参院選1票の格差「合憲」の判決

ことし7月の参議院選挙でいわゆる1票の格差が最大で3倍だったことについて、福岡高等裁判所は「違憲の問題が生じる程度の著しい不平等状態にあったとはいえない」として憲法に違反しないとする判決を言い渡しました。

ことし7月の参議院選挙では選挙区によって議員1人あたりの有権者の数に最大で3.002倍の格差があり、弁護士などのグループが「投票価値の平等に反し、憲法に違反する」として選挙の無効を求める訴えを全国で起こしました。
このうち福岡、熊本、長崎、大分、佐賀の5つの選挙区を対象にした判決が8日、福岡高等裁判所で言い渡されました。
西井和徒裁判長は「去年の公職選挙法の改正により格差は前回からわずかだが縮小していて、さらなる格差の是正を目指したものといえる」と指摘しました。
その上で、「投票価値の不均衡について違憲の問題が生ずる程度の著しい不平等状態にあったとは言えない」などとして憲法に違反しないとする判決を言い渡しました。
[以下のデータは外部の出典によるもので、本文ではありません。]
This is an optimization exercise on Yosys and OpenROAD, whose aim is small area, a short achievable clock period and few clock cycles, not a production implementation. In this exercise RTL edits were held to simulation tests only and were not proved equivalent to the original. Power figures rest on the tool's default switching activity, not on a simulated workload.

==> inputs of run a <==
==> flow/design.v (excerpt) <==
module pfc #(
    parameter PIX_CAP = 128,
    parameter AW      = 7
) (
    input  wire         clk,
    input  wire         rst,
    input  wire         in_valid,
    output wire         in_ready,
    input  wire [143:0] in_cmd,
    output wire         out_valid,
    input  wire         out_ready,
    output wire [143:0] out_rsp
);
    localparam [7:0] OP_NEW = 8'h01, OP_SET = 8'h02, OP_AT = 8'h03,
                     OP_FILL = 8'h04, OP_CLEAR = 8'h05, OP_BOUNDS = 8'h06,
                     OP_CMODEL = 8'h07, OP_GEOM = 8'h08, OP_PIXRD = 8'h09,
                     OP_CONV = 8'h0A;
    localparam [2:0] ST_OK = 3'd0, ST_ILLEGAL = 3'd1, ST_STATE = 3'd2,
                     ST_BYTEORDER = 3'd3, ST_DIM = 3'd4, ST_CAP = 3'd5,
                     ST_RANGE = 3'd6;
    localparam [3:0] M_MONO = 4'd0, M_GRAY2 = 4'd1, M_GRAY4 = 4'd2,
                     M_RGB15 = 4'd3, M_RGB16 = 4'd4, M_RGBA = 4'd5;
    localparam [2:0] F_MONO = 3'd0, F_MONOVLSB = 3'd1, F_GRAY2 = 3'd2,
                     F_GRAY4 = 3'd3, F_RGB15 = 3'd4, F_RGB16 = 3'd5;
    function col_legal;
        input [71:0] c;
        reg [3:0]  m;
        reg        o;
        reg [63:0] p;
        begin
            m = c[71:68];
  ...
Settings: LEC_CHECK=0, CAP_MARGIN=20, CORE_MARGIN=2, CORE_UTILIZATION=55, SLEW_MARGIN=20; clock period 16.0 ns.
standard.sh (not shown) runs the stock make flow with config.mk's settings and CLKGATE_MAP_FILE= SYNTH_SCRIPT=/design/flow/synth_recipe.tcl, a recipe that flattens the netlist after the stock synthesis.
==> flow/flow/run.sh <==
#!/bin/bash
# The standard layout, with these changes to how it is made:
#  - ORFS's repair_timing steps (floorplan, CTS, global route) aim for setup
#    slack of MARGIN ns at the design's clock, so they also shorten paths
#    that already meet it;
#  - CTS clusters more sinks per leaf buffer, with smaller buffers and no
#    dummy loads (a balanced tree, as before);
#  - every port still gets a buffer, but a plain buf_2 rather than the
#    delay cell buffer_ports picks by default.
set -euo pipefail
MARGIN=10.5
CTS="-sink_clustering_enable -repair_clock_nets -sink_clustering_size 16 -sink_clustering_max_diameter 60 -buf_list sky130_fd_sc_hd__clkbuf_8 -dont_use_dummy_load"
BUFP="-buffer_cell sky130_fd_sc_hd__buf_2"
sed "s|CLKGATE_MAP_FILE= |CLKGATE_MAP_FILE= SETUP_SLACK_MARGIN=$MARGIN 'CTS_ARGS=$CTS' 'BUFFER_PORTS_ARGS=$BUFP' |" standard.sh > standard_margin.sh
bash standard_margin.sh > flow_make.log 2>&1
==> run b (differences from run a) <==
--- a/flow/design.v
+++ b/flow/design.v
@@ -701,55 +701,56 @@
     reg         bo_q;
     reg  [30:0] w_q;
     reg  [30:0] h_q;
     reg  [AW-1:0] strd_q;              
     reg  [AW:0] len_q;                 
     reg          p1_v;
     reg          p2_v;
-    reg          p2_nw;                
+    reg          p2_np;                
     reg  [1:0]   ob_n;                 
     reg          rdy_q;                
     reg          ov_q;                 
     wire adv   = !ob_n[1];             
-    wire a_adv = adv;
+    wire a_adv = adv && !(p2_v && p2_np);    
     assign in_ready  = rdy_q;
     assign out_valid = ov_q;
     wire [7:0]  i_op = in_cmd[143:136];
     wire [31:0] i_a  = in_cmd[135:104];
     wire [31:0] i_b  = in_cmd[103:72];
     wire [71:0] i_c  = in_cmd[71:0];
     wire [3:0]  i_nf = i_c[71:68];
     wire i_legal_c = col_legal(i_c);
-    reg  i_ill;
-    always @(*) begin
-        case (i_op)
-            OP_NEW:    i_ill = (i_c[64:0] != 0) || (i_nf > 4'd5) ||
-                               ((i_nf <= 4'd3) && (i_c[67] || (i_c[66:65] != 2'd0)));
-            OP_SET:    i_ill = !i_legal_c;
-            OP_AT:     i_ill = (i_c != 0);
-            OP_FILL:   i_ill = (i_a != 0) || (i_b != 0) || !i_legal_c;
-            OP_CLEAR, OP_BOUNDS, OP_CMODEL, OP_GEOM:
-                       i_ill = (i_a != 0) || (i_b != 0) || (i_c != 0);
-            OP_PIXRD:  i_ill = (i_a != 0) || (i_b != 0) || (i_c[71:64] != 0);
-            OP_CONV:   i_ill = (i_a[31:5] != 0) || (i_b != 0) || !i_legal_c ||
-                               (i_a[3:0] > 4'd5) ||
-                               (i_a[4] && (i_a[3:0] != M_RGB15) && (i_a[3:0] != M_RGB16));
-            default:   i_ill = 1'b1;
-        endcase
-    end
+    wire [8:0] i_fl;
+    assign i_fl[0] = (i_a != 0);
+    assign i_fl[1] = (i_a[31:5] != 0);
+    assign i_fl[2] = (i_b != 0);
+    assign i_fl[3] = (i_c != 0);
+    assign i_fl[4] = (i_c[71:64] != 0);
+    assign i_fl[5] = !i_legal_c;
+    assign i_fl[6] = (i_c[64:0] != 0) || (i_nf > 4'd5) ||                  
+                     ((i_nf <= 4'd3) && (i_c[67] || (i_c[66:65] != 2'd0)));
+    assign i_fl[7] = (i_a[3:0] > 4'd5) ||                                   
+                     (i_a[4] && (i_a[3:0] != M_RGB15) && (i_a[3:0] != M_RGB16));
+    assign i_fl[8] = (i_op == 8'd0) || (i_op > OP_CONV);                     
     wire [63:0] i_rgba0 = to_rgba(i_c[71:68], i_c[67], i_c[63:0]);
     wire        i_pixrd = (i_op == OP_PIXRD);
     wire        i_new   = (i_op == OP_NEW);
-    wire [63:0] i_rgba  = i_new ? {i_a, i_b} :
-                          {i_rgba0[63:8], i_pixrd ? i_c[7:0] : i_rgba0[7:0]};
+    wire        s_new   = (i_op[3:0] == OP_NEW[3:0]);
+    wire        s_pixrd = (i_op[3:0] == OP_PIXRD[3:0]);
+    wire [63:0] i_rgba  = s_new ? {i_a, i_b} :
+                          {i_rgba0[63:8], s_pixrd ? i_c[7:0] : i_rgba0[7:0]};
     wire [11:0] i_xs    = {(i_a[31:11] == 0), i_a[10:0]};
     wire [11:0] i_ys    = {(i_b[31:11] == 0), i_b[10:0]};
+    wire        i_wbig  = (i_a[30:11] != 0);
+    wire        i_hbig  = (i_b[30:11] != 0);
     wire        i_hinz  = (i_c[63:8] != 0);
     reg         p1_new, p1_set, p1_at, p1_fill, p1_clear, p1_bounds,
-                p1_cmodel, p1_geom, p1_pixrd, p1_conv, p1_ill, p1_hinz;
+                p1_cmodel, p1_geom, p1_pixrd, p1_conv, p1_hinz;
+    reg  [8:0]  p1_fl;
+    reg         p1_wbig, p1_hbig;
     reg  [11:0] p1_a, p1_b;            
     reg  [6:0]  p1_cm;                 
     reg  [63:0] p1_rgba;
     always @(posedge clk) begin
         if (in_ready) begin
             p1_new    <= i_new;
             p1_set    <= (i_op == OP_SET);
@@ -757,33 +758,44 @@
             p1_fill   <= (i_op == OP_FILL);
             p1_clear  <= (i_op == OP_CLEAR);
             p1_bounds <= (i_op == OP_BOUNDS);
             p1_cmodel <= (i_op == OP_CMODEL);
             p1_geom   <= (i_op == OP_GEOM);
             p1_pixrd  <= i_pixrd;
             p1_conv   <= (i_op == OP_CONV);
-            p1_ill    <= i_ill;
+            p1_fl     <= i_fl;
+            p1_wbig   <= i_wbig;
+            p1_hbig   <= i_hbig;
             p1_hinz   <= i_hinz;
             p1_a      <= i_xs;
             p1_b      <= i_ys;
             p1_cm     <= i_c[71:65];
             p1_rgba   <= i_rgba;
         end
     end
     wire [3:0]  n_fmt = p1_cm[6:3];
     wire        n_ord = p1_cm[2];
     wire [1:0]  n_boc = p1_cm[1:0];
     wire [31:0] n_w = p1_rgba[63:32];
     wire [31:0] n_h = p1_rgba[31:0];
     wire [31:0] new_stride = stride_of(n_fmt[2:0], {20'd0, n_w[10:0]});
     wire [31:0] new_rows   = rows_of(n_fmt[2:0], {20'd0, n_h[10:0]});
-    wire [AW+1:0] new_stride_c = ((n_w[30:11] != 0) || (new_stride > PIX_CAP)) ? PIX_CAP + 1
-                                                                              : new_stride[AW+1:0];
-    wire [AW+1:0] new_rows_c   = ((n_h[30:11] != 0) || (new_rows > PIX_CAP)) ? PIX_CAP + 1
-                                                                            : new_rows[AW+1:0];
+    wire [AW+1:0] new_stride_c = (p1_wbig || (new_stride > PIX_CAP)) ? PIX_CAP + 1
+                                                                     : new_stride[AW+1:0];
+    wire [AW+1:0] new_rows_c   = (p1_hbig || (new_rows > PIX_CAP)) ? PIX_CAP + 1
+                                                                   : new_rows[AW+1:0];
+    wire p1_ill = (p1_new    && p1_fl[6]) ||
+                  (p1_set    && p1_fl[5]) ||
+                  (p1_at     && p1_fl[3]) ||
+                  (p1_fill   && (p1_fl[0] || p1_fl[2] || p1_fl[5])) ||
+                  ((p1_clear || p1_bounds || p1_cmodel || p1_geom) &&
+                               (p1_fl[0] || p1_fl[2] || p1_fl[3])) ||
+                  (p1_pixrd  && (p1_fl[0] || p1_fl[2] || p1_fl[4])) ||
+                  (p1_conv   && (p1_fl[1] || p1_fl[2] || p1_fl[5] || p1_fl[7])) ||
+                  p1_fl[8];
     function [8:0] max_rows;
         input [8:0] sc;
         case (sc)
             9'd1: max_rows = 9'd128;
             9'd2: max_rows = 9'd64;
             9'd3: max_rows = 9'd42;
             9'd4: max_rows = 9'd32;
@@ -911,15 +923,14 @@
             9'd126: max_rows = 9'd1;
             9'd127: max_rows = 9'd1;
             9'd128: max_rows = 9'd1;
             9'd129: max_rows = 9'd0;
             default: max_rows = 9'd511;
         endcase
     endfunction
-    wire a_cap = (new_rows_c > max_rows(new_stride_c));
     reg  [3:0] native_model;
     always @(*) begin
         case (fmt_q)
             F_MONO, F_MONOVLSB: native_model = M_MONO;
             F_GRAY2:            native_model = M_GRAY2;
             F_GRAY4:            native_model = M_GRAY4;
             F_RGB15:            native_model = M_RGB15;
@@ -972,29 +983,28 @@
     wire [7:0]    wb1      = bo_q ? word_nv[15:8] : word_nv[7:0];
     reg  [2:0]  a_st;
     reg  [1:0]  a_kind;                
     reg  [71:0] a_d;
     reg         a_dz;                  
     reg  [1:0]  a_rd;                  
     reg         a_all, a_word, a_lane;
-    reg         a_try, a_nw;
+    reg         a_try;
     reg         a_lconv;               
     reg  [1:0]  a_gk;
     reg  [AW-1:0] a_addr;
     always @(*) begin
         a_st    = ST_OK;
         a_kind  = 2'd0;
         a_d     = 72'd0;
         a_dz    = 1'b0;
         a_rd    = 2'd0;
         a_all   = 1'b0;
         a_word  = 1'b0;
         a_lane  = 1'b0;
         a_try   = 1'b0;
-        a_nw    = 1'b0;
         a_lconv = 1'b0;
         a_gk    = tgt_gk;
         a_addr  = off;
         if (p1_ill) begin
             a_st = ST_ILLEGAL;
         end else if (p1_conv) begin
             a_d     = {p1_a[3:0], p1_a[4], 3'b000, conv_hi};
@@ -1006,19 +1016,15 @@
                 a_st = ST_BYTEORDER;
             else if (n_w[31] || n_h[31])
                 a_st = ST_DIM;
             else begin
                 a_try = 1'b1;
                 a_all = 1'b1;
                 a_dz  = 1'b1;
-                a_d   = {30'd0, new_rows_c, new_stride_c, 24'd0};
-                if (a_cap)
-                    a_st = ST_CAP;
-                else
-                    a_nw = 1'b1;
+                a_d   = {30'd0, new_rows_c, new_stride_c, 24'd0};    
             end
         end else if (!valid_q) begin
             a_st = ST_STATE;
         end else begin
             if (p1_set) begin
                 a_dz = 1'b1;
                 if (in_bounds) begin
@@ -1072,44 +1078,44 @@
     reg  [2:0]  p2_sh;
     reg  [3:0]  p2_lm;
     reg         p2_rgb, p2_r15, p2_bo;
     reg         p2_hinz, p2_a7, p2_geom;
     wire a_load = a_adv && p1_v;
     wire p1_v_n  = in_ready ? in_valid : p1_v;
     wire p2_v_n  = adv ? a_load : p2_v;
+    wire p2_np_n = adv ? (a_load && a_try) : p2_np;
     always @(posedge clk) begin
         if (rst) begin
             p1_v    <= 1'b0;
             p2_v    <= 1'b0;
-            p2_nw   <= 1'b0;
+            p2_np   <= 1'b0;
             rdy_q   <= 1'b1;
             valid_q <= 1'b0;
         end else begin
             p1_v  <= p1_v_n;
             p2_v  <= p2_v_n;
-            if (adv)
-                p2_nw <= a_load && a_nw;
-            rdy_q <= !ob_n_n[1] || !p1_v_n;
-            if (a_load && a_nw)
-                valid_q <= 1'b1;
+            p2_np <= p2_np_n;
+            rdy_q <= (!ob_n_n[1] && !(p2_v_n && p2_np_n)) || !p1_v_n;
             if (a_load && a_try) begin
                 fmt_q    <= n_fmt[2:0];
                 fm_mono  <= (n_fmt[2:0] == F_MONO);
                 fm_vlsb  <= (n_fmt[2:0] == F_MONOVLSB);
                 fm_g2    <= (n_fmt[2:0] == F_GRAY2);
                 fm_g4    <= (n_fmt[2:0] == F_GRAY4);
                 fm_rgb   <= (n_fmt[2:0] == F_RGB15) || (n_fmt[2:0] == F_RGB16);
                 ord_q    <= n_ord;
                 bo_q     <= n_boc[0];
                 w_q      <= n_w[30:0];
                 h_q      <= n_h[30:0];
-                strd_q   <= new_stride[AW-1:0];
+                strd_q   <= new_stride_c[AW-1:0];
             end
-            if (adv && p2_v && p2_nw)
+            if (adv && p2_v && p2_np && !b_cap) begin
+                valid_q <= 1'b1;
                 len_q   <= b_len[AW:0];
+            end
         end
     end
     always @(posedge clk) begin
         if (a_adv) begin
             p2_st    <= a_st;
             p2_kind  <= a_kind;
             p2_d     <= a_d;
@@ -1130,14 +1136,15 @@
             p2_bo    <= bo_q;
             p2_hinz  <= p1_hinz;
             p2_a7    <= p1_rgba[7];
             p2_geom  <= p1_geom;
         end
     end
     wire [2*AW+3:0] b_len = p2_d[AW+25:24] * p2_d[2*AW+27:AW+26];
+    wire            b_cap = (p2_d[2*AW+27:AW+26] > max_rows(p2_d[AW+25:24]));
     wire [15:0] l_hi  = p2_lcs[32:17] + p2_lcs[16:1] + {15'd0, p2_lcs[0]};
     wire [3:0]  p2_l4 = l_hi[15:12];
     reg  [7:0] pat;                    
     reg  [3:0] lv;                     
     always @(*) begin
         case (p2_gk)
             2'd1:    begin pat = {8{p2_l4[3]}};   lv = {3'd0, p2_l4[3]};   end
@@ -1175,15 +1182,16 @@
             2'd2:    rdat = {8'd0, b_aok ? rbyte : 8'd0};
             default: rdat = 16'd0;
         endcase
     end
     wire [71:0] b_rc = (p2_dz ? 72'd0 : p2_d) | {56'd0, rdat} |
                        {68'd0, p2_lconv ? lv : 4'd0} |
                        {64'd0, p2_geom && (p2_st == ST_OK) ? len_q : 8'd0};
-    wire [2:0]  b_st = (p2_rd == 2'd2 && !b_aok) ? ST_RANGE : p2_st;
+    wire [2:0]  b_st = (p2_np && b_cap) ? ST_CAP :
+                       (p2_rd == 2'd2 && !b_aok) ? ST_RANGE : p2_st;
     reg  [2:0]  ob0_st, ob1_st;
     reg  [1:0]  ob1_kind;
     reg  [71:0] ob0_rc, ob1_rc;
     reg  [31:0] ob0_ra, ob0_rb;        
     wire take = out_ready && ov_q;
     wire push = adv && p2_v;
     wire [1:0] ob_n_n = ob_n + {1'b0, push} - {1'b0, take};
==> flow/flow/run.sh (replaced) <==
#!/bin/bash
# The standard layout, with these changes to how it is made:
#  - ORFS's repair_timing steps (floorplan, CTS, global route) aim for setup
#    slack of MARGIN ns at the design's clock, so they also shorten paths
#    that already meet it;
#  - CTS clusters more sinks per leaf buffer, with smaller buffers and no
#    dummy loads (a balanced tree, as before);
#  - every port still gets a buffer, but a plain buf_2 rather than the
#    delay cell buffer_ports picks by default.
set -euo pipefail
MARGIN=11.5
CTS="-sink_clustering_enable -repair_clock_nets -sink_clustering_size 24 -sink_clustering_max_diameter 80 -buf_list sky130_fd_sc_hd__clkbuf_16 -dont_use_dummy_load"
BUFP="-buffer_cell sky130_fd_sc_hd__buf_2"
sed "s|CLKGATE_MAP_FILE= |CLKGATE_MAP_FILE= SETUP_SLACK_MARGIN=$MARGIN 'CTS_ARGS=$CTS' 'BUFFER_PORTS_ARGS=$BUFP' |" standard.sh > standard_margin.sh
bash standard_margin.sh > flow_make.log 2>&1
==> run c (differences from run a) <==
==> flow/flow/run.sh (replaced) <==
#!/bin/bash
# The standard layout, with these changes to how it is made:
#  - ORFS's repair_timing steps (floorplan, CTS, global route) aim for setup
#    slack of MARGIN ns at the design's clock, so they also shorten paths
#    that already meet it;
#  - CTS clusters more sinks per leaf buffer, with smaller buffers and no
#    dummy loads (a balanced tree, as before);
#  - every port still gets a buffer, but a plain buf_2 rather than the
#    delay cell buffer_ports picks by default.
set -euo pipefail
MARGIN=10.5
CTS="-sink_clustering_enable -repair_clock_nets -sink_clustering_size 24 -sink_clustering_max_diameter 80 -buf_list sky130_fd_sc_hd__clkbuf_16 -dont_use_dummy_load"
BUFP="-buffer_cell sky130_fd_sc_hd__buf_2"
sed "s|CLKGATE_MAP_FILE= |CLKGATE_MAP_FILE= SETUP_SLACK_MARGIN=$MARGIN 'CTS_ARGS=$CTS' 'BUFFER_PORTS_ARGS=$BUFP' |" standard.sh > standard_margin.sh
bash standard_margin.sh > flow_make.log 2>&1
==> comparison table <==
Total of plain and repair buffers excluding clock buffers: run a 466; run b 549; run c 467
Flop-to-flop setup slack: run a 10410 ps; run b 11050 ps; run c 10510 ps
Sequential Area: run a 47200 sq um; run b 47700 sq um; run c 47200 sq um
Via count normalized by instance count: run a 6.59; run b 6.61; run c 6.61
Clk sinks: run a 1574; run b 1593; run c 1574
Antenna violations before repair: run a 43; run b 25; run c 39
Mean post-synth cell area: run a 14.1 sq um; run b 14.2 sq um; run c 14.1 sq um
Grt met3 use: run a 11.7%; run b 8.67%; run c 11.2%
Final core utilization: run a 59.6%; run b 61.2%; run c 59.8%
Outcome: run a finished clean; run b complete, but fails checks; run c finished clean
Violated checks: run a -; run b max-capacitance violations, max-slew violations; run c -
Fraction of power spent switching nets: run a 42.4%; run b 40.5%; run c 41.9%
Simple-gate share of the synthesized area: run a 7.86%; run b 7.95%; run c 7.86%
Area of combinational cells with multiple inputs: run a 30600 sq um; run b 31000 sq um; run c 30600 sq um
1st-pass router iterations: run a 8; run b 7; run c 9
H-tree levels: run a 4; run b 3; run c 3
Clock distribution power: run a 2.04 mW; run b 2.35 mW; run c 2.25 mW
Skew final: run a 141 ps; run b 113 ps; run c 114 ps
Data required time of the critical path: run a 16600 ps; run b 16450 ps; run c 16480 ps
Testbench counts of run a, summed over its fixed seeds: cycles 13,219.
Testbench counts of run b, summed over its fixed seeds: cycles 13,299.
Testbench counts of run c, summed over its fixed seeds: cycles 13,219.

## static timing again, ports no longer ideal
The flow's constraints put no driver on any port. The routed layouts listed below were extracted and timed again, unchanged, in two steps. Step 1: set_driving_cell puts a clkbuf_16 on clk and a buf_2 on each other input, an assumption about the parent block. Step 2 times the ports against the registers' clock, not the clock port: input delays grow and output delays shrink by t, the midpoint of the rising clock arrivals with the driver on. Three values: no drivers, after step 1, after step 2; two values: the first two.
run | shift t [ns] | slack for setup (ns) | worst register clock-pin slew, ns
run a | 0.938 | 10.409 / 10.409 / 9.625 | 0.11 / 0.11
run b | 0.797 | 11.047 / 11.047 / 10.482 | 0.10 / 0.10
run c | 0.772 | 10.510 / 10.510 / 9.852 | 0.10 / 0.10
For run a, which loses most, drivers alone change the setup slack by 0.000 ns; drivers and shift together by -0.784 ns.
これで、8日までに全国で出された判決は12件で、▽憲法に違反しない「合憲」とする判決が10件、「違憲状態」とする判決が2件となっています。
参議院選挙の1票の格差は、前回・3年前の選挙では最大で3.08倍でしたが、今回の選挙では埼玉選挙区の改選議席を1議席増やす是正が行われ、格差は最大で3.002倍となっていました。
判決のあと、訴えを起こした弁護士グループの升永英俊弁護士は「違憲状態ではなく、合憲という判断になった。ガリレオ判決と言わざるをえない、不条理な判決だ。次の選挙までには是正して欲しいし、是正しないならまた裁判を起こす」と話した上で、上告したことを明らかにしました。